Fehlender Generationswechsel
Auch der fehlende Generationswechsel beeinträchtigt die Fortführung der Viehzucht erheblich. Die jüngere Generation ist immer weniger bereit, die Familienbetriebe ihrer Vorfahren zu übernehmen. Sie wenden sich lukrativeren Berufen zu und es fehlt an Anreizen, die Viehzucht weiter zu betreiben. niedrige Preise für die Tierprodukte und der bürokratische Aufwand zur Bewirtschaftung der Herden tragen ebenfalls zu dieser Entwicklung bei.
Vicent d’en ‘Serra’ verkörpert perfekt das Profil eines ibizenkischen Landwirts, der, wie er selbst erklärt, «das Handtuch wirft». Er ist 66 Jahre alt. Seine Kinder haben Berufe, die sich nicht mit der Arbeit auf dem Land vereinen lassen. Hinzu kommt eine Herzerkrankung, die es ihm unmöglich macht, den Ärger mit den ständigen Hundeangriffen zu ertragen. Die letzten Vorfälle ereigneten sich in den vergangenen zwei Wochen. Zwei Lämmer starben und zwei weitere Schafe wurden schwer verletzt wurden, nachdem ein Hund auf das Gelände von Can Vicent d’en Serra eingedrungen war.

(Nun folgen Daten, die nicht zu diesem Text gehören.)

$ cat src/rtl/usb_pkg.sv
// Types shared by usb_tx and its front-end scheduler.
package usb_pkg;

  typedef enum logic [1:0] {
    PKT_DATA0 = 2'd0,
    PKT_ACK   = 2'd1,
    PKT_NAK   = 2'd2,
    PKT_STALL = 2'd3
  } tx_packet_t;

  typedef enum logic [2:0] {
    IDLE     = 3'd0,
    LAUNCH   = 3'd1,
    WAIT_ACT = 3'd2,
    ACTIVE   = 3'd3,
    GAP      = 3'd4
  } tx_sched_state_t;

  // Width of a down-counter that must hold the larger of two cycle counts.
  function automatic int sched_cnt_w(input int a, input int b);
    int m;
    m = (a > b) ? a : b;
    return (m < 1) ? 1 : $clog2(m + 1);
  endfunction

endpackage

$ cat src/rtl/sched_timer.sv
// Loadable down-counter with zero flag; saturates at 0.
module sched_timer #(
  parameter int W = 7
) (
  input  logic         clk,
  input  logic         rst,
  input  logic         load_i,
  input  logic [W-1:0] val_i,
  input  logic         dec_i,
  output logic [W-1:0] cnt_o,
  output logic         zero_o
);

  logic [W-1:0] cnt_q, cnt_d;

  always_comb begin
    cnt_d = cnt_q;
    if (load_i)                       cnt_d = val_i;
    else if (dec_i && cnt_q != '0)    cnt_d = cnt_q - W'(1);
  end

  always_ff @(posedge clk or posedge rst) begin
    if (rst) cnt_q <= '0;
    else     cnt_q <= cnt_d;
  end

  assign cnt_o  = cnt_q;
  assign zero_o = (cnt_q == '0);

endmodule

$ cat src/rtl/usb_tx_sched.sv
// Arbitrates handshake vs DATA0 requests into usb_tx, supervises the packet,
// and enforces an inter-packet gap.
module usb_tx_sched
  import usb_pkg::*;
#(
  parameter int GAP_CYCLES     = 16,
  parameter int TIMEOUT_CYCLES = 64
) (
  input  logic       clk,
  input  logic       rst,
  input  logic       hs_req,
  input  logic [1:0] hs_type,
  input  logic       data_req,
  input  logic       TX_Transfer_Active,
  input  logic       TX_Error,
  input  logic       err_clr,
  output logic       TX_Start,
  output logic [1:0] TX_Packet,
  output logic       tx_busy,
  output logic       hs_done,
  output logic       data_done,
  output logic       tx_err,
  output logic       hs_overrun
);

  localparam int CW = sched_cnt_w(GAP_CYCLES, TIMEOUT_CYCLES);

  tx_sched_state_t state_q, state_d;
  tx_packet_t      hs_type_q, pkt_q;
  logic            hs_pend_q, data_pend_q, src_hs_q;
  logic            hs_done_q, data_done_q, tx_err_q, ovr_q;
  logic            grant_hs, grant_data, err_set, done_set, hs_valid;
  logic            tmr_load, tmr_dec, tmr_zero;
  logic [CW-1:0]   tmr_val, tmr_cnt;

  assign hs_valid = hs_req && (hs_type != 2'd0);

  always_comb begin
    state_d    = state_q;
    grant_hs   = 1'b0;
    grant_data = 1'b0;
    err_set    = 1'b0;
    done_set   = 1'b0;
    unique case (state_q)
      IDLE: begin
        if (hs_pend_q) begin
          state_d  = LAUNCH;
          grant_hs = 1'b1;
        end else if (data_pend_q) begin
          state_d    = LAUNCH;
          grant_data = 1'b1;
        end
      end
      LAUNCH: state_d = WAIT_ACT;
      WAIT_ACT: begin
        // Timeout fires on the cycle the count would step down to zero.
        if (TX_Error || (!TX_Transfer_Active && tmr_cnt <= CW'(1))) begin
          err_set = 1'b1;
          state_d = GAP;
        end else if (TX_Transfer_Active) begin
          state_d = ACTIVE;
        end
      end
      ACTIVE: begin
        if (TX_Error) begin
          err_set = 1'b1;
          state_d = GAP;
        end else if (!TX_Transfer_Active) begin
          done_set = 1'b1;
          state_d  = GAP;
        end
      end
      GAP:     if (tmr_zero) state_d = IDLE;
      default: state_d = IDLE;
    endcase
  end

  assign tmr_load = (state_q == LAUNCH) || (state_d == GAP && state_q != GAP);
  assign tmr_val  = (state_q == LAUNCH) ? CW'(TIMEOUT_CYCLES) : CW'(GAP_CYCLES);
  assign tmr_dec  = (state_q == WAIT_ACT) || (state_q == GAP);

  sched_timer #(.W(CW)) u_timer (
    .clk    (clk),
    .rst    (rst),
    .load_i (tmr_load),
    .val_i  (tmr_val),
    .dec_i  (tmr_dec),
    .cnt_o  (tmr_cnt),
    .zero_o (tmr_zero)
  );

  always_ff @(posedge clk or posedge rst) begin
    if (rst) begin
      state_q     <= IDLE;
      hs_pend_q   <= 1'b0;
      hs_type_q   <= PKT_ACK;
      data_pend_q <= 1'b0;
      src_hs_q    <= 1'b0;
      pkt_q       <= PKT_DATA0;
      hs_done_q   <= 1'b0;
      data_done_q <= 1'b0;
      tx_err_q    <= 1'b0;
      ovr_q       <= 1'b0;
    end else begin
      state_q <= state_d;
      // A fresh request in the grant cycle re-pends instead of being lost.
      if (hs_valid)      hs_pend_q <= 1'b1;
      else if (grant_hs) hs_pend_q <= 1'b0;
      if (hs_valid)      hs_type_q <= tx_packet_t'(hs_type);
      if (data_req)        data_pend_q <= 1'b1;
      else if (grant_data) data_pend_q <= 1'b0;
      if (grant_hs || grant_data) begin
        src_hs_q <= grant_hs;
        pkt_q    <= grant_hs ? hs_type_q : PKT_DATA0;
      end
      hs_done_q   <= done_set && src_hs_q;
      data_done_q <= done_set && !src_hs_q;
      if (err_set || (hs_req && hs_type == 2'd0)) tx_err_q <= 1'b1;
      else if (err_clr)                           tx_err_q <= 1'b0;
      if (hs_valid && hs_pend_q && !grant_hs) ovr_q <= 1'b1;
      else if (err_clr)                       ovr_q <= 1'b0;
    end
  end

  assign TX_Start   = (state_q == LAUNCH);
  assign TX_Packet  = pkt_q;
  assign tx_busy    = (state_q != IDLE);
  assign hs_done    = hs_done_q;
  assign data_done  = data_done_q;
  assign tx_err     = tx_err_q;
  assign hs_overrun = ovr_q;

endmodule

Eines der Schafe, das zudem trächtig war, musste einige Tage später eingeschläfert werden. Das andere verletzte Schaf leidet weiterhin an körperlichen, aber auch an psychischen Folgen: «Es erschrickt bei jedem kleinsten Geräusch und frisst kaum», berichtet d’en ‘Serra’.
Eine schmerzhafte Entscheidung
«Die letzten vier oder fünf Jahre waren schrecklich», erklärt Lina Torres, die Ehefrau von Vicent, in Bezug auf die ständigen Hundeangriffe auf ihrem Hof. «Seit 2020 haben wir mindestens neun Schafe und vier oder fünf Lämmer verloren, ganz zu schweigen von den Tieren, die verletzt wurden.»
Diese beiden letzten Hundeangriffe haben die Geduld der Familie von Can Vicent d’en Serra erschöpft. Nach unzähligen Generationen geben sie auf und trennen sich von ihrer Herde. Eine Entscheidung, die eigentlich nicht vorgesehen war, denn wie Vicent erklärt: «Ich hatte eine ‚feixa‘ (Parzelle) mit Futter bepflanzt und eine große Anzahl Heuballen gekauft, die ich jetzt verschenken muss.»
Diesen Montag brachte Vicent den Bock der Herde zum Schlachthof und am Donnerstag die letzten drei gesunden Schafe. Im Stall bleibt nur ein verletztes Schaf, das auf seine Genesung wartet. «Am Ende wird sie ein guter Freund, Juanito ‚Trull‘, für einen symbolischen Preis übernehmen», erklärte Vicent das Schicksal der restlichen Herde, die einst fast 20 Tiere umfasste, während er das letzte Tier gemeinsam mit seinem Sohn Josep und seiner Frau am Donnerstagmorgen verlud.
Keine Lösung in Sicht
«Wir wohnen sehr nahe an einem Weg, auf dem viele Menschen spazieren gehen und ihre Hunde mitnehmen. Viele führen ihre Hunde unangeleint», erklärt Lina in Bezug auf das mangelnde Bewusstsein der Hundebesitzer für dieses Problem. «Jeder behauptet, sein Hund sei sehr brav und könne so etwas nie tun. Einige haben uns sogar beschimpft, wenn wir sie darauf hingewiesen haben.»